Indonesia Earthquakes & Tsunami
International Medical Corps’ emergency response team is on the ground in Indonesia to support response efforts following a series of powerful earthquakes that struck the Indonesian island of Sulawesi on Friday, September 28. The largest quake, a powerful magnitude 7.4, shook the region at 5:02 p.m. local time, triggering a tsunami that hit nearby coastlines, including the coastal city of Palu.
The massive earthquake was centred about 35 miles northeast of Donggala and 50 miles north of Palu, which have a combined population of more than 600,000 people. Indonesia’s National Board of Disaster Management (BNPB) estimates that 2.4 million people have been affected by the earthquake and tsunami. Reported needs include shelter, clean water, food, fuel, medicines and medical personnel, and psychosocial support.
Many thousands of buildings have collapsed or been subsumed, including houses and public facilities. To date, more than 2,200 people have been confirmed dead, with almost 6,000 severely injured or missing. More than 223,000 displaced people are living in temporary shelter in camps. Damage to roads, bridges and the airport in Palu, as well as fuel shortages, have combined to significantly slow efforts to reach the most affected areas.
Our emergency response team is in Palu and Jakarta assessing needs, mobilising our network of partner organisations and planning our immediate response and recovery activities. We are coordinating with on-the-ground actors, governments and other agencies. Because of International Medical Corps’ deep experience in the country, we can quickly mobilise staff and assets across a range of sectors as priority needs are identified.

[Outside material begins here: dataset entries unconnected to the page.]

### src/rtl/iob_acc_decim_pkg.sv
// Shared defaults and arithmetic rules for the integrate-and-decimate stage.
package iob_acc_decim_pkg;

    localparam int DEF_DATA_W  = 16;
    localparam int DEF_ACC_W   = 32;
    localparam int DEF_DECIM_W = 8;

    // A programmed ratio of 0 behaves as 1 (pass-through).
    function automatic logic [31:0] eff_ratio(input logic [31:0] r);
        return (r == 32'd0) ? 32'd1 : r;
    endfunction

    // Signed add overflow: operands agree in sign, result does not.
    function automatic logic add_ovf(input logic a_s, input logic b_s, input logic r_s);
        return (a_s == b_s) && (r_s != a_s);
    endfunction

endpackage

### src/rtl/iob_acc_decim_ctr.sv
// Decimation counter: counts accepted samples and flags the last one of a block.
module iob_acc_decim_ctr
    import iob_acc_decim_pkg::*;
#(
    parameter int DECIM_W = DEF_DECIM_W
) (
    input  logic               clk_i,
    input  logic               cke_i,
    input  logic               rst_n_i,
    input  logic               clear,
    input  logic               inc,
    input  logic [DECIM_W-1:0] decim_i,
    output logic               last
);

    logic [DECIM_W-1:0] cnt;
    logic [DECIM_W-1:0] reff;

    assign reff = DECIM_W'(eff_ratio(32'(decim_i)));
    // >= rather than == so a lowered ratio can never strand the counter past the end.
    assign last = (cnt >= reff - DECIM_W'(1));

    always_ff @(posedge clk_i) begin
        if (!rst_n_i) begin
            cnt <= '0;
        end else if (cke_i) begin
            if (clear)
                cnt <= '0;
            else if (inc)
                cnt <= last ? '0 : cnt + DECIM_W'(1);
        end
    end

endmodule

### src/rtl/iob_acc_decim.sv
// Free-running CIC integrator that emits one accumulator snapshot every R accepted samples.
module iob_acc_decim
    import iob_acc_decim_pkg::*;
#(
    parameter int DATA_W  = DEF_DATA_W,
    parameter int ACC_W   = DEF_ACC_W,
    parameter int DECIM_W = DEF_DECIM_W
) (
    input  logic               clk_i,
    input  logic               cke_i,
    input  logic               rst_n_i,
    input  logic               en_i,
    input  logic [DECIM_W-1:0] decim_i,
    input  logic               in_valid_i,
    output logic               in_ready_o,
    input  logic [DATA_W-1:0]  data_i,
    output logic               out_valid_o,
    input  logic               out_ready_i,
    output logic [ACC_W-1:0]   data_o,
    output logic               overflow_o
);

    logic [ACC_W-1:0] acc;
    logic [ACC_W-1:0] data_ext;
    logic [ACC_W-1:0] sum;
    logic             last;
    logic             acc_en;
    logic             ovf_now;

    assign data_ext = ACC_W'($signed(data_i));
    assign sum      = acc + data_ext;
    assign ovf_now  = add_ovf(acc[ACC_W-1], data_ext[ACC_W-1], sum[ACC_W-1]);

    // Only the block-closing sample waits for the output slot; out_ready_i passes straight through.
    assign in_ready_o = en_i & (~last | ~out_valid_o | out_ready_i);
    assign acc_en     = in_valid_i & in_ready_o & cke_i;

    iob_acc_decim_ctr #(
        .DECIM_W (DECIM_W)
    ) u_ctr (
        .clk_i   (clk_i),
        .cke_i   (cke_i),
        .rst_n_i (rst_n_i),
        .clear   (~en_i),
        .inc     (acc_en),
        .decim_i (decim_i),
        .last    (last)
    );

    always_ff @(posedge clk_i) begin
        if (!rst_n_i) begin
            acc         <= '0;
            overflow_o  <= 1'b0;
            out_valid_o <= 1'b0;
            data_o      <= '0;
        end else if (cke_i) begin
            if (!en_i) begin
                acc        <= '0;
                overflow_o <= 1'b0;
            end else if (acc_en) begin
                acc <= sum;
                if (ovf_now)
                    overflow_o <= 1'b1;
            end
            // Output register is left alone by en_i so a pending snapshot still drains.
            if (acc_en && last) begin
                out_valid_o <= 1'b1;
                data_o      <= sum;
            end else if (out_valid_o && out_ready_i) begin
                out_valid_o <= 1'b0;
            end
        end
    end

endmodule
### config.mk
export PLATFORM = sky130hd
export DESIGN_NAME = iob_acc_decim
export DESIGN_NICKNAME = d
export VERILOG_FILES = /design/src/rtl/iob_acc_decim_pkg.sv /design/src/rtl/iob_acc_decim_ctr.sv /design/src/rtl/iob_acc_decim.sv
export SDC_FILE = /design/constraint.sdc
export NUM_CORES = 1
export LEC_CHECK = 0
export CORE_UTILIZATION = 54
export CTS_BUF_LIST = sky130_fd_sc_hd__clkbuf_4 sky130_fd_sc_hd__clkbuf_8
export DETAILED_ROUTE_END_ITERATION = 8
export DONT_BUFFER_PORTS = 1
export GPL_ROUTABILITY_DRIVEN = 0
export PLACE_DENSITY = 0.69
export SYNTH_ARGS = -nofsm -noshare
export SYNTH_HDL_FRONTEND = slang
export SYNTH_HIERARCHICAL = 1
export SYNTH_SLANG_ARGS = --single-unit
### constraint.sdc
create_clock -name clk_i -period 8.1 [get_ports clk_i]
set_input_delay 1.215 -clock clk_i [delete_from_list [all_inputs] [get_ports clk_i]]
set_output_delay 1.215 -clock clk_i [all_outputs]
set_load 0.005 [all_outputs]
# After elaboration in Yosys (flattened, before gate mapping)
# Index checks and enable logic that the tools add are counted.
# Widths: inputs -> output; s select.
# totals
output_inout_bits,35
input_bits,30
regBits,74
elab_cells,40
# classes
magnitude_cmp,1
addsub,3
bitwise,7
mux,11
n_reduce_logical,9
eq_ne,4
# op_table
cell,n
$mux 32,2
$add 32x32->32,1
$mux 8,4
$add 8x1->8 const B,1
$ge 8x8->1,1
$logic_not 8->1,1
$sub 8x1->8 const B,1
$reduce_and 2->1,3
$mux 1,5
$ne 2x1->1 const B,2
$and 1x1->1,3
$logic_and 1x1->1,3
$reduce_and 3->1,1
$not 1->1,2
$or 1x1->1,2
$reduce_bool 2->1,1
$eq 1x1->1,1
$ne 1x1->1,1

# Depth between registers and ports, before layout
# logic_depth
ltp_word,13
mapped_depth,21
mapped_depth_nobuf,20

# Cells and area by module
# The synthesis kept the hierarchy.
# by_module_without_submodules
module,seq_area_each_um2,n_inst,cells_each,area_per_inst_um2
iob_acc_decim,1321.3,1,538,4194.0
iob_acc_decim_ctr,160.2,1,85,704.4

# Least setup slack after synthesis
# Ideal clock, no wire load.
# synth_path
kind,input port to flip-flop
start,in decim_i[3]
end,reg u_ctr.cnt[2]
slack_ns,3.303
cell_stages,18
path_buffers,1
t_required_ns,8.026
arrival_time_ns,4.723
setup_ns,0.074
cell_sequence,nor2_1 > nor4b_1 > a21oi_1 > ha_1 > ha_1 > nor2b_1 > o211a_1 > o311ai_4 > nand2_1 > nand3b_1 > and3_1 > nand2_1 > inv_1 > buf_1 > o21ai_1 > nor3b_1 > nand3_1 > a31oi_1
# synth_via
elab_chain_len,12
elab_cells_between_ends,15
classes_between,add/sub: 1; order compare: 1; eq/ne: 1; mux: 4; bitwise: 6; reduce/logical: 2
# synth_rtl
element,line_no,text
from (decl),iob_acc_decim.sv:13,"input logic [DECIM_W-1:0] decim_i,"
$logic_not 8->1,iob_acc_decim_pkg.sv:10,return (r == 32'd0) ? 32'd1 : r;
$mux 8 *,iob_acc_decim_pkg.sv:10,
$sub 8x1->8 *,iob_acc_decim_ctr.sv:21,assign last = (cnt >= reff - DECIM_W'(1));
$ge 8x8->1 *,iob_acc_decim_ctr.sv:21,
net last,iob_acc_decim.sv:26,logic last;
$not 1->1 *,iob_acc_decim.sv:35,assign in_ready_o = en_i & (~last | ~out_valid_o | out_ready_i);
$or 1x1->1 * (2 in a row),iob_acc_decim.sv:35,
$and 1x1->1 *,iob_acc_decim.sv:35,
$and 1x1->1 * (2 in a row),iob_acc_decim.sv:36,assign acc_en = in_valid_i & in_ready_o & cke_i;
net acc_en,iob_acc_decim.sv:27,logic acc_en;
$ne 2x1->1 (no source line) *,n/a,
$reduce_and 2->1 (no source line) *,n/a,
to (signal assigned),iob_acc_decim_ctr.sv:30,cnt <= last ? '0 : cnt + DECIM_W'(1);
to (decl),iob_acc_decim_ctr.sv:16,logic [DECIM_W-1:0] cnt;
# The timed path passes the listed nets; every way through them passes the cells marked *. The select of a mux whose other input is x is not followed.
# A chain may end at the register's enable or synchronous reset.

# Worst setup path after layout
# layout_path
start,in decim_i[3]
end,reg data_o[26]
# layout_via
elab_chain_len,12
# layout_rtl
element,line_no,text
$logic_not 8->1,iob_acc_decim_pkg.sv:10,
$mux 8 *,iob_acc_decim_pkg.sv:10,
$sub 8x1->8 *,iob_acc_decim_ctr.sv:21,
$ge 8x8->1 *,iob_acc_decim_ctr.sv:21,
net last,iob_acc_decim.sv:26,
$not 1->1,iob_acc_decim.sv:35,
$or 1x1->1 (2 in a row),iob_acc_decim.sv:35,
$and 1x1->1,iob_acc_decim.sv:35,
$and 1x1->1 (2 in a row),iob_acc_decim.sv:36,
$logic_and 1x1->1 *,iob_acc_decim.sv:66,if (acc_en && last) begin
$reduce_and 2->1 (no source line) *,n/a,
to (signal assigned),iob_acc_decim.sv:68,data_o <= sum;
to (decl),iob_acc_decim.sv:19,"output logic [ACC_W-1:0] data_o,"
# The timed path passes the listed nets; every way through them passes the cells marked *.

==> metrics.txt <==
CTS Sinks=74; Syn Std Cell Area=4900 µm²; f_max=0.181 GHz; DRT Pass-1 Iters=4; CP max FO=19; nets@finish=679; Layout fillers=827; first-pass GRT wire length=19.9 mm; cells along the critical path=nor2_1, nor4b_1, a21oi_1, ha_1, ha_1, nor2b_1, o211a_1, o311ai_4, nand2_1, nand3b_1, and3_1, nand2_1, inv_1, nand2_1, buf_4, or4_1, nand3_1; Hold Path End=acc[21]; Finished Layout Cells=720; outcome=complete, no violations; hold wc startpoint=acc[21]; sequential power share=48.9%; final hold vios=0; IO Port Bufs=0; syn nets=695; Clock Power Share=35.0%; Worst slew margin=37.3%; Die H=97.2 µm; max-slew violations=0; R2R depth=13; pin count of the biggest net entering global routing=47; post-route minimum period=5.53 ns; FP Rows=34; routed wire length=11.9 mm; Syn Area/Cell=7.86 µm²; via/cell ratio=6.13; CTS Hold Buffers Added=0; Worst Setup End Kind=flip-flop; post-CTS sizing=0; core outline area=8760 µm²; reg-to-reg endpoint=data_o[26]; Net Switching=230 µW; share of layout cells above drive strength 1=5.23%; Die ar.=9460 µm²; worst r2r src=u_ctr/cnt[1]; Tot Pwr=763 µW; HP Class=flip-flop to flip-flop; Max VDD drop=0.0877 mV; area grow syn2layout=4.60%; GRT Total Usage=25.6%; initial antenna violation count=0; Die X=97.2 µm; placed insts=704; async set-reset flop share out of synthesis=0%; n_diodes=0; Design Area, Final=5120 µm²; vias=4,415; Crit-path slowest cell=nand2_1; max-cap violations=0; unrepaired setup endpoints after global routing=false; Top FF cell, synth=dfxtp_1; synth warn=6; Final period util=68.2%; Remaining DRCs=0; Leak=2.08 nW; dpl hpwl=8.77 mm; synthesized flop and latch total=74; logic gate share of total power=16.1%; slowest stage delay, CP=0.55 ns; P_int=533 µW; Netlist cell types=62; clock latency on the worst-skew pair=0.35 ns; Cells after Synth=623; DR WL/cell=16.6 µm; number of antenna-violating nets in the routed design=0; R2R setup slack=4.00 ns; Hold Path Cell Cnt=2; CTS Buffer Depth=2; Switching Fraction=30.1%; vias in the first global route=4,259; TritonCTS clock tree=built; placed instance area=4940 µm²; H-Tree Depth=3; final clock skew=0.0117 ns; clock slew at reported path FFs=0.08 ns; I/O pin total=65; Worst EP arrival=5.82 ns; Setup Viol. Count Final=0; setup TNS=0 ns; Seq/Total Area, Yosys=30.2%; setup repair bufs after CTS=0; DR iter-0 viols=179; gr ovfl total=0; WS Path Type=input pin to flip-flop; Setup crit start kind=input pin; initial core utilization=55.9%; Min Hold Slack=0.465 ns; cell mode on critical path=nand2_1; TritonCTS Buffers=9; root buffer cell=clkbuf_8; Tightest Pin Transition=0.941 ns; Post-synth EDFFs=0; Required @ worst endpoint=8.39 ns; PwrDens=149 nW/µm²
-- cell usage after synthesis (3+ instances only) --
master	count	area share, %
and2_1	8	1.0
nand2b_1	3	0.38
o31ai_1	5	0.77
a31oi_1	13	1.7
and3_1	9	1.1
xor2_1	13	2.3
nor2b_1	6	0.77
nand4_1	12	1.5
o21ai_1	7	0.72
nor2_1	64	4.9
nor4_1	3	0.38
a21oi_1	48	4.9
inv_1	18	1.4
clkbuf_1	27	2.1
a22oi_1	11	1.7
ha_1	41	10
a211oi_1	8	1.2
dfxtp_1	74	30
nor3b_1	4	0.61
o211ai_1	6	0.92
nor3_1	13	1.3
nand3_1	20	2.0
o21ai_0	29	3.0
nand2_1	83	6.4
o21a_1	6	0.92
a21o_1	21	3.2
xnor2_1	18	3.2
mux2i_1	4	0.82
a211o_1	6	1.1
-- cells by family after synthesis --
logic type / synth area share (%)
adder cells (fa/ha/maj): 10.9
multiplexers: 0.817
AND/OR/NAND/NOR: 22.3
XOR/XNOR: 5.54
flip-flops: 30.2
buffers and inverters: 3.73
AO/OA/AOI/OAI: 26.5
-- layout by cell type (no fill, tap or decap), drive strengths merged, types with 3 or more instances in the layout --
master | netlist | layout
nor3 | 13 | 13
mux2i | 4 | 4
and2 | 8 | 8
a21o | 21 | 21
a21oi | 49 | 49
xor2 | 13 | 13
clkinvlp | 0 | 3
nand2b | 3 | 3
o211ai | 7 | 7
nand4 | 12 | 12
nor3b | 4 | 4
nand2 | 83 | 83
inv | 18 | 19
a31oi | 14 | 14
nor2b | 6 | 6
a211o | 6 | 6
a22oi | 11 | 11
xnor2 | 18 | 18
clkbuf | 27 | 10
ha | 41 | 41
a21boi | 4 | 4
o31ai | 5 | 5
nand3 | 20 | 20
o21a | 6 | 6
a211oi | 10 | 10
dfxtp | 74 | 74
a221oi | 3 | 3
o21ai | 36 | 36
and3 | 9 | 9
buf | 3 | 3
nor2 | 64 | 64
nor4 | 3 | 3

International Medical Corps first deployed to Indonesia in 2000, when we established an emergency healthcare program in North Maluku. We then expanded to other areas following crises in Maluku, West and Central Kalimantan, Madura Island, North and Central Sulawesi, and North Sumatra. In 2004, International Medical Corps was among the first international relief organizations to reach Indonesia’s hard-hit Aceh region following the giant Indian Ocean tsunami. We provided a broad range of healthcare services—including emergency medicine, trauma surgery, and maternal and child health—in some of the worst-hit communities of that disaster, which claimed approximately 230,000 lives across the Indian Ocean region.